For years, A.I. has been considered a “black box” technology, whose inner workings remain largely mysterious even to its creators because the system is supposed to “learn” itself. But a group of Harvard researchers are on a quest to find out exactly how A.I. learns. At the Upgrade 2025 conference in San Francisco last week, Japanese IT services company NTT Group launched the Physics of Artificial Intelligence (PAI) Group, based at Harvard University’s Center for Brain Science. Just as physics reveals the laws that govern motion and energy, the group aims to identify the fundamental principles that drive A.I.’s learning and reasoning.
“To truly evaluate and solve A.I.’s black-box paradox, we need to understand it on a psychological and architectural level—how it perceives, decides and why,” Hidenori Tanaka, PAI’s group leader, told Observer at last week’s event. Tanaka is also a lead A.I. researcher at Harvard’s Center for Brain Science.
Currently, the capabilities of an A.I. are measured through an approach called benchmarking, which typically involves testing models against a set of standardized tasks or problems, such as answering scientific questions, recognizing images or playing games. Tanaka believes this method is limited. “We need to go beyond benchmarking. It’s an insult to judge A.I. models based on mere computational power and how well they solve a couple of tough problems. It completely misses the cognitive depth models may have,” he said.

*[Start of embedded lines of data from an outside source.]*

What follows belongs to an exercise in optimizing a design on an open flow for small area; a production flow would make more cautious choices.
RTL that was checked went through simulation tests only; none was proved equivalent to the original.

==> flow/design.v <==
package mw_pkg;
    typedef logic [32-1:0] addr_t;
    typedef logic [32-1:0] word_t;
    typedef logic [31:0]               bytes_t;
    typedef logic [31:0]               words_t;
    typedef logic [8:0]                beats_t;    
    typedef logic [7:0]                axlen_t;
    localparam int BYTES_PER_WORD = 32 / 8;
    localparam logic [2:0] AXI_AWSIZE = 3'($clog2(BYTES_PER_WORD));
    localparam logic [1:0] AXI_AWBURST_INCR = 2'b01;
    localparam logic [BYTES_PER_WORD-1:0] AXI_WSTRB_ALL = '1;
    typedef struct packed {
        addr_t  base_addr;
        addr_t  high_addr;     
        bytes_t portion_size;
    } mem_cfg_t;
    typedef struct packed {
        addr_t  awaddr;
        axlen_t awlen;
    } aw_beat_t;
    typedef struct packed {
        word_t wdata;
        logic  wlast;
    } w_beat_t;
    typedef struct packed {
        words_t fifo_words;
        words_t remain_words;
        addr_t  cur_addr;
    } plan_in_t;
    typedef enum logic [2:0] {
        IDLE,
        WAIT_DATA,
        PLAN,
        WRITE,
        WAIT_B
    } engine_state_e;
endpackage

More importantly, understanding how an A.I. model works better helps humans improve it. “Uncovering the root causes of an A.I. model’s initial reasoning behavior can play a key role in minimizing bias and hallucinations in upcoming systems,” Kazu Gomi, president and CEO of NTT Research, told Observer at last week’s event.

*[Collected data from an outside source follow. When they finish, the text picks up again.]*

What follows belongs to an exercise in optimizing a design on an open flow for a short achievable clock period and few clock cycles per item; a production flow would make more cautious choices.
At most, simulation tests tie the RTL to the original design; equivalence was not proved.
No activity file was given, so power comes from the tool's default toggle rates.

==> flow/design.v <==
module conv_requant_packer #(
  parameter int DATA_WIDTH = 8,
  parameter int ACC_WIDTH  = 32,
  parameter int BUS_WIDTH  = 128,
  parameter int ADDR_WIDTH = 18
) (
  input  logic                  clk,
  input  logic                  rst,
  input  logic                  start,
  input  logic [ADDR_WIDTH-1:0] cfg_base_addr,
  input  logic [15:0]           cfg_scale,
  input  logic [4:0]            cfg_shift,
  input  logic [1:0]            cfg_act_mode,
  input  logic [DATA_WIDTH-1:0] cfg_clip_max,
  output logic                  busy,
  output logic                  done,
  input  logic                  in_valid,
  output logic                  in_ready,
  input  logic [ACC_WIDTH-1:0]  in_acc,
  input  logic [ACC_WIDTH-1:0]  in_bias,
  input  logic                  in_last,
  output logic                  out_valid,
  input  logic                  out_ready,
  output logic [ADDR_WIDTH-1:0] out_addr,
  output logic [BUS_WIDTH-1:0]  out_data,
  output logic                  out_last,
  output logic [15:0]           sat_count
);
  localparam int PW = 48;                        
  localparam int NB = 9;                         
  function automatic logic [2*PW-1:0] csa(input logic [PW-1:0] a, input logic [PW-1:0] b,
                                          input logic [PW-1:0] c);
    logic [PW-1:0] s, cy;
    s   = a ^ b ^ c;
    cy  = ((a & b) | (a & c) | (b & c)) << 1;
    csa = {cy, s};
  endfunction
  function automatic logic [11:0] window(input logic [PW-1:0] p, input logic [31:0] sh_oh,
                                         input logic [PW-1:0] fmask);
    logic [PW:0] p2;
    logic [9:0]  w;
    logic        fit;
    p2 = {p, 1'b0};
    for (int j = 0; j < 10; j++) w[j] = |(sh_oh & p2[j +: 32]);
    fit = &(~(p ^ {PW{p[PW-1]}}) | ~fmask);
    window = {p[PW-1], fit, w};
  endfunction
  logic busy_q, done_q, run_q, in_ready_q, first_q;
  logic [5:0] cnt_q;                    
  logic start_ok, accept, pop, out_free;
  logic [5:0] cnt_d;
  logic run_d;
  logic out_valid_q, out_last_q;
  logic idle_q, inrn_q, ovn_q;
  assign start_ok = start & idle_q;
  assign accept   = in_valid & ~inrn_q;
  assign pop      = ~ovn_q & out_ready;
  assign out_free = ovn_q | out_ready;
  assign busy     = busy_q;
  assign done     = done_q;
  assign in_ready = in_ready_q;
  logic room00, room10, room01, room11, room;
  always_comb begin
    case ({accept, pop})
      2'b10:   cnt_d = cnt_q + 6'd1;
      2'b01:   cnt_d = cnt_q - 6'd16;
      2'b11:   cnt_d = cnt_q - 6'd15;
      default: cnt_d = cnt_q;
    endcase
    if (start_ok) cnt_d = '0;
    room00 = (cnt_q <= 6'd31);
    room10 = (cnt_q <= 6'd30);
    room01 = (cnt_q >= 6'd16) && (cnt_q <= 6'd47);
    room11 = (cnt_q >= 6'd15) && (cnt_q <= 6'd46);
    case ({accept, pop})
      2'b10:   room = room10;
      2'b01:   room = room01;
      2'b11:   room = room11;
      default: room = room00;
    endcase
    run_d = start_ok | (run_q & ~(accept & in_last));
  end
  logic in_ready_d, hlast_q;
  assign in_ready_d = start_ok | (run_q & ~(accept & in_last) & room);
  always_ff @(posedge clk) begin
    if (rst) begin
      busy_q     <= 1'b0;
      idle_q     <= 1'b1;
      done_q     <= 1'b0;
      run_q      <= 1'b0;
      in_ready_q <= 1'b0;
      inrn_q     <= 1'b1;
      first_q    <= 1'b0;
      cnt_q      <= '0;
    end else begin
      busy_q     <= start_ok | (~idle_q & ~done_q);
      idle_q     <= ~start_ok & (idle_q | done_q);
      done_q     <= pop & hlast_q;
      run_q      <= run_d;
      in_ready_q <= in_ready_d;
      inrn_q     <= ~in_ready_d;
      first_q    <= start_ok;
      cnt_q      <= cnt_d;
    end
  end
  logic [15:0] scale_q;
  logic [4:0]  shift_q;
  logic [1:0]  mode_q;
  logic [7:0]  clip_q;
  always_ff @(posedge clk) begin
    if (idle_q) begin
      scale_q <= cfg_scale;
      shift_q <= cfg_shift;
      mode_q  <= cfg_act_mode;
      clip_q  <= cfg_clip_max;
    end
  end
  logic [NB-1:0] bneg_q, bone_q, btwo_q;
  logic [PW-1:0] fmask_q;                
  logic [31:0]   shoh_q;                 
  logic signed [9:0] hi_q, him1_q, lo_q, lom1_q;
  logic [7:0]    hib_q, lob_q;
  logic [PW-1:0] pmax_q, pmin_q;         
  logic [11:0]   wmax_q, wmin_q;         
  always_ff @(posedge clk) begin
    logic [17:0] y;
    logic signed [7:0] lo8, hi8;
    y = {2'b00, scale_q};
    for (int i = 0; i < NB; i++) begin
      logic ym1, y0, y1;
      ym1 = (i == 0) ? 1'b0 : y[2*i-1];
      y0  = y[2*i];
      y1  = y[2*i+1];
      bneg_q[i] <= y1 & ~(y0 & ym1);
      bone_q[i] <= y0 ^ ym1;
      btwo_q[i] <= (y1 & ~y0 & ~ym1) | (~y1 & y0 & ym1);
    end
    for (int k = 0; k < PW; k++) fmask_q[k] <= (k >= int'(shift_q) + 8);
    for (int k = 0; k < 32; k++) shoh_q[k] <= (k == int'(shift_q));
    case (mode_q)
      2'd1: begin lo8 = 8'sd0; hi8 = 8'sd127; end
      2'd2: begin
        if ($signed(clip_q) < 0) begin lo8 = $signed(clip_q); hi8 = $signed(clip_q); end
        else begin lo8 = 8'sd0; hi8 = $signed(clip_q); end
      end
      default: begin lo8 = -8'sd128; hi8 = 8'sd127; end
    endcase
    hi_q   <= 10'(hi8);
    him1_q <= 10'(hi8) - 10'sd1;
    lo_q   <= 10'(lo8);
    lom1_q <= 10'(lo8) - 10'sd1;
    hib_q  <= hi8;
    lob_q  <= lo8;
    pmax_q <= {1'b0, scale_q, 31'd0} - {32'd0, scale_q};
    pmin_q <= '0 - {1'b0, scale_q, 31'd0};
    wmax_q <= window(pmax_q, shoh_q, fmask_q);
    wmin_q <= window(pmin_q, shoh_q, fmask_q);
  end
  logic        v0, l0;
  logic [31:0] a0, b0;
  always_ff @(posedge clk) begin
    a0 <= in_acc;
    b0 <= in_bias;
    l0 <= in_last;
  end
  logic        v1, l1, ovf1, neg1;
  logic [31:0] x1;
  always_ff @(posedge clk) begin
    logic [32:0] s;
    s    = {a0[31], a0} + {b0[31], b0};
    x1   <= s[31:0];
    ovf1 <= s[32] ^ s[31];
    neg1 <= s[32];
    l1   <= l0;
  end
  logic        v2, l2, ovf2, neg2;
  logic [PW-1:0] r2_0, r2_1, r2_2, r2_3;
  always_ff @(posedge clk) begin
    logic [PW-1:0] m, t0, t1, t2, t3, t4, t5;
    logic [PW-1:0] row [NB];
    for (int i = 0; i < NB; i++) begin
      m = '0;
      if (bone_q[i]) m = PW'($signed(x1));
      if (btwo_q[i]) m = PW'($signed(x1)) << 1;
      if (bneg_q[i]) m = ~m;
      row[i] = m << (2 * i);
      if (i > 0) row[i][2*i-2] = bneg_q[i-1];
    end
    {t1, t0} = csa(row[0], row[1], row[2]);
    {t3, t2} = csa(row[3], row[4], row[5]);
    {t5, t4} = csa(row[6], row[7], row[8]);
    {r2_1, r2_0} <= csa(t0, t1, t2);
    {r2_3, r2_2} <= csa(t3, t4, t5);
    ovf2 <= ovf1;
    neg2 <= neg1;
    l2   <= l1;
  end
  logic        v3, l3, ovf3, neg3;
  logic [PW-1:0] r3_0, r3_1;
  always_ff @(posedge clk) begin
    logic [PW-1:0] t0, t1;
    {t1, t0} = csa(r2_0, r2_1, r2_2);
    {r3_1, r3_0} <= csa(t0, t1, r2_3);
    ovf3 <= ovf2;
    neg3 <= neg2;
    l3   <= l2;
  end
  logic        v4, l4, ovf4, neg4;
  logic [24:0] plo4;
  logic [23:0] phi4_c0, phi4_c1;
  always_ff @(posedge clk) begin
    logic [24:0] h1;
    plo4    <= {1'b0, r3_0[23:0]} + {1'b0, r3_1[23:0]};
    phi4_c0 <= r3_0[47:24] + r3_1[47:24];
    h1       = {r3_0[47:24], 1'b1} + {r3_1[47:24], 1'b1};
    phi4_c1 <= h1[24:1];
    ovf4 <= ovf3;
    neg4 <= neg3;
    l4   <= l3;
  end
  logic        v5, l5;
  logic [11:0] w5;
  always_ff @(posedge clk) begin
    logic [11:0] wc0, wc1;
    wc0 = window({phi4_c0, plo4[23:0]}, shoh_q, fmask_q);
    wc1 = window({phi4_c1, plo4[23:0]}, shoh_q, fmask_q);
    if (ovf4)          w5 <= neg4 ? wmin_q : wmax_q;
    else if (plo4[24]) w5 <= wc1;
    else               w5 <= wc0;
    l5 <= l4;
  end
  logic        v6, l6, sat6;
  logic [7:0]  q6;
  always_ff @(posedge clk) begin
    logic signed [9:0] h;
    logic b, fit, sgn, ge_hi, le_lo, sat_p, sat_n;
    logic [7:0] inc;
    h   = {w5[9], w5[9:1]};
    b   = w5[0];
    fit = w5[10];
    sgn = w5[11];
    inc = h[7:0] + {7'd0, b};
    ge_hi = b ? (h >= him1_q) : (h >= hi_q);
    le_lo = b ? (h <= lom1_q) : (h <= lo_q);
    sat_p = b ? (h >= 10'sd127) : (h >= 10'sd128);
    sat_n = b ? (h <= -10'sd130) : (h <= -10'sd129);
    if (!fit)       q6 <= sgn ? lob_q : hib_q;
    else if (ge_hi) q6 <= hib_q;
    else if (le_lo) q6 <= lob_q;
    else            q6 <= inc;
    sat6 <= ~fit | sat_p | sat_n;
    l6   <= l5;
  end
  always_ff @(posedge clk) begin
    if (rst) begin
      v0 <= 1'b0; v1 <= 1'b0; v2 <= 1'b0; v3 <= 1'b0;
      v4 <= 1'b0; v5 <= 1'b0; v6 <= 1'b0;
    end else begin
      v0 <= accept; v1 <= v0; v2 <= v1; v3 <= v2;
      v4 <= v3; v5 <= v4; v6 <= v5;
    end
  end
  logic [3:0]            idx_q;
  logic [BUS_WIDTH-1:0]  pack_q, out_data_q;
  logic                  pack_full_q, pack_last_q;
  logic [ADDR_WIDTH-1:0] naddr_q, out_addr_q;
  logic                  complete, load_out;
  logic [BUS_WIDTH-1:0]  word;
  assign complete = v6 & ((idx_q == 4'd15) | l6);
  assign load_out = out_free & (pack_full_q | complete);
  always_comb begin
    word = pack_q;
    word[idx_q*8 +: 8] = q6;
  end
  always_ff @(posedge clk) begin
    if (rst) begin
      idx_q       <= '0;
      pack_q      <= '0;
      pack_full_q <= 1'b0;
      pack_last_q <= 1'b0;
    end else if (pack_full_q) begin
      if (out_free) begin
        pack_q      <= '0;
        pack_full_q <= 1'b0;
      end
    end else if (v6) begin
      if (complete) begin
        idx_q <= '0;
        if (out_free) begin
          pack_q <= '0;
        end else begin
          pack_q      <= word;
          pack_full_q <= 1'b1;
          pack_last_q <= l6;
        end
      end else begin
        idx_q  <= idx_q + 4'd1;
        pack_q <= word;
      end
    end
  end
  always_ff @(posedge clk) begin
    if (idle_q)         naddr_q <= cfg_base_addr;
    else if (load_out)  naddr_q <= naddr_q + ADDR_WIDTH'(1);
  end
  logic                  out_valid_d, out_last_d;
  logic [BUS_WIDTH-1:0]  out_data_d, hdata_q;
  logic [ADDR_WIDTH-1:0] haddr_q;
  assign out_valid_d = pack_full_q | complete;
  assign out_last_d  = pack_full_q ? pack_last_q : l6;
  assign out_data_d  = pack_full_q ? pack_q : word;
  always_ff @(posedge clk) begin
    if (out_free) begin
      hdata_q <= out_data_d;
      haddr_q <= naddr_q;
      hlast_q <= out_last_d;
    end
  end
  always_ff @(posedge clk) begin
    if (rst) begin
      out_valid_q <= 1'b0;
      ovn_q       <= 1'b1;
      out_last_q  <= 1'b0;
      out_data_q  <= '0;
      out_addr_q  <= '0;
    end else if (out_free) begin
      out_valid_q <= out_valid_d;
      ovn_q       <= ~out_valid_d;
      out_last_q  <= out_last_d;
      out_data_q  <= out_data_d;
      out_addr_q  <= naddr_q;
    end else begin
      out_last_q  <= hlast_q;
      out_data_q  <= hdata_q;
      out_addr_q  <= haddr_q;
    end
  end
  assign out_valid = out_valid_q;
  assign out_data  = out_data_q;
  assign out_addr  = out_addr_q;
  assign out_last  = out_last_q;
  logic [15:0] sat_cnt_q, satn_q, sat_d, c;
  always_comb begin
    c = ~satn_q;
    sat_d = c;
    if (first_q)                           sat_d = '0;
    else if (v6 && sat6 && c != 16'hFFFF)  sat_d = c + 16'd1;
  end
  always_ff @(posedge clk) begin
    if (rst) begin
      sat_cnt_q <= '0;
      satn_q    <= '1;
    end else begin
      sat_cnt_q <= sat_d;
      satn_q    <= ~sat_d;
    end
  end
  assign sat_count = sat_cnt_q;
endmodule
export LEC_CHECK = 0
export ABC_CLOCK_PERIOD_IN_PS = 1000
export CAP_MARGIN = 20
export CORE_MARGIN = 2
export CORE_UTILIZATION = 55
export CTS_CLUSTER_DIAMETER = 80
export CTS_CLUSTER_SIZE = 30
export SETUP_SLACK_MARGIN = 5
export SLEW_MARGIN = 20
create_clock -name core_clock -period 7.5 [get_ports {clk}]
run.sh (not shown) runs the stock make flow with config.mk's settings and CLKGATE_MAP_FILE= SYNTH_SCRIPT=/design/flow/synth_recipe.tcl, a recipe that flattens the netlist after the stock synthesis.
Rerun with:
--- a/flow/design.v
+++ b/flow/design.v
@@ -106,7 +106,7 @@
   logic [15:0] scale_q;
   logic [4:0]  shift_q;
   logic [1:0]  mode_q;
-  logic [7:0]  clip_q;
+  logic signed [7:0] clip_q;
   always_ff @(posedge clk) begin
     if (idle_q) begin
       scale_q <= cfg_scale;
@@ -140,8 +140,8 @@
     case (mode_q)
       2'd1: begin lo8 = 8'sd0; hi8 = 8'sd127; end
       2'd2: begin
-        if ($signed(clip_q) < 0) begin lo8 = $signed(clip_q); hi8 = $signed(clip_q); end
-        else begin lo8 = 8'sd0; hi8 = $signed(clip_q); end
+        if (clip_q < 0) begin lo8 = clip_q; hi8 = clip_q; end
+        else begin lo8 = 8'sd0; hi8 = clip_q; end
       end
       default: begin lo8 = -8'sd128; hi8 = 8'sd127; end
     endcase
@@ -164,7 +164,7 @@
     l0 <= in_last;
   end
   logic        v1, l1, ovf1, neg1;
-  logic [31:0] x1;
+  logic signed [31:0] x1;
   always_ff @(posedge clk) begin
     logic [32:0] s;
     s    = {a0[31], a0} + {b0[31], b0};
@@ -180,8 +180,8 @@
     logic [PW-1:0] row [NB];
     for (int i = 0; i < NB; i++) begin
       m = '0;
-      if (bone_q[i]) m = PW'($signed(x1));
-      if (btwo_q[i]) m = PW'($signed(x1)) << 1;
+      if (bone_q[i]) m = PW'(x1);
+      if (btwo_q[i]) m = PW'(x1) << 1;
       if (bneg_q[i]) m = ~m;
       row[i] = m << (2 * i);
       if (i > 0) row[i][2*i-2] = bneg_q[i-1];
- critical path depth is unchanged
- register-to-register slack is about the same
- core utilization stays the same
- die area stays the same
- synthesized cell count stays the same
- power stays the same
- first-iteration DRC count does not change
- fmax stays the same
- design area is unchanged
Testbench counts after the change, summed over its fixed seeds: cycles 9,727, items 9,247.
For the first run of this note, only the layout was checked, not whether the RTL still works.

## static timing again, ports no longer ideal
The flow's constraints put no driver on any port. The routed layouts listed below were extracted and timed again, unchanged, in two steps.
Step 1 assumes that a clkbuf_16 drives the clock port and a buf_2 every other input.
Step 2 adds t to the input delays and takes it off the output delays; t is the mean of the earliest and latest rising clock arrival at the registers after step 1. Input paths then give back, and output paths get back, about the clock's delay inside the block.
Slacks: ideal / step 1 / step 2; pairs: ideal / step 1.
| run | t (ns) | slack for setup (ns) | worst slew at a driven data input, ns |
|---|---|---|---|
| the first run | 0.773 | 4.779 / 4.703 / 4.407 | 0.07 |
| the second run | 0.773 | 4.779 / 4.703 / 4.407 | 0.07 |
After both steps setup and hold are still met in every run listed.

To achieve this, PAI is building “model experimental systems,” or controlled digital experiment environments through which developers can observe how an A.I. model’s learning and reasoning curve evolves over time. By crafting numerous multimodal datasets consisting of images and text across physics, chemistry, biology, math and language topics, the team is probing how A.I. interprets previously unseen concepts and retains information. PAI plans to partner with A.I. developers worldwide to improve these datasets through insights gleaned from real-world experiments.
“The goal is to give A.I. systems a structured playground. Unlike internet-scraped data, these are intentionally crafted datasets, with each data point entry serving a distinct, predefined function,” explained Tanaka. “Just like medications act on specific neurons to treat a physical condition in humans, we’re looking at how information triggers responses within A.I. models at the neural or node level.”
Tanaka has a Ph.D. in theoretical physics from Harvard. His research focuses on studying the brain’s computational principles and aligning them with physical laws.
PAI is a spinoff from NTT Research’s Physics and Informatics Lab, established in 2019, where Tanaka previously led a group researching machine learning and sustainable data center solutions. The group has delivered over 150 papers in A.I. research. PAI’s previous research on neural network pruning algorithms has been cited over 750 times.
PAI’s core team includes multiple Harvard researchers. It also collaborates with Harvard neuroscientist Venkatesh Murthy, Princeton professor and former NTT Research scientist Gautam Reddy, and Stanford’s Surya Ganguli. Ganguli is a senior researcher at Stanford’s Institute for Human-Centered Artificial Intelligence (HAI), led by the A.I. pioneer Fei-Fei Li, and has co-authored several papers with Tanaka.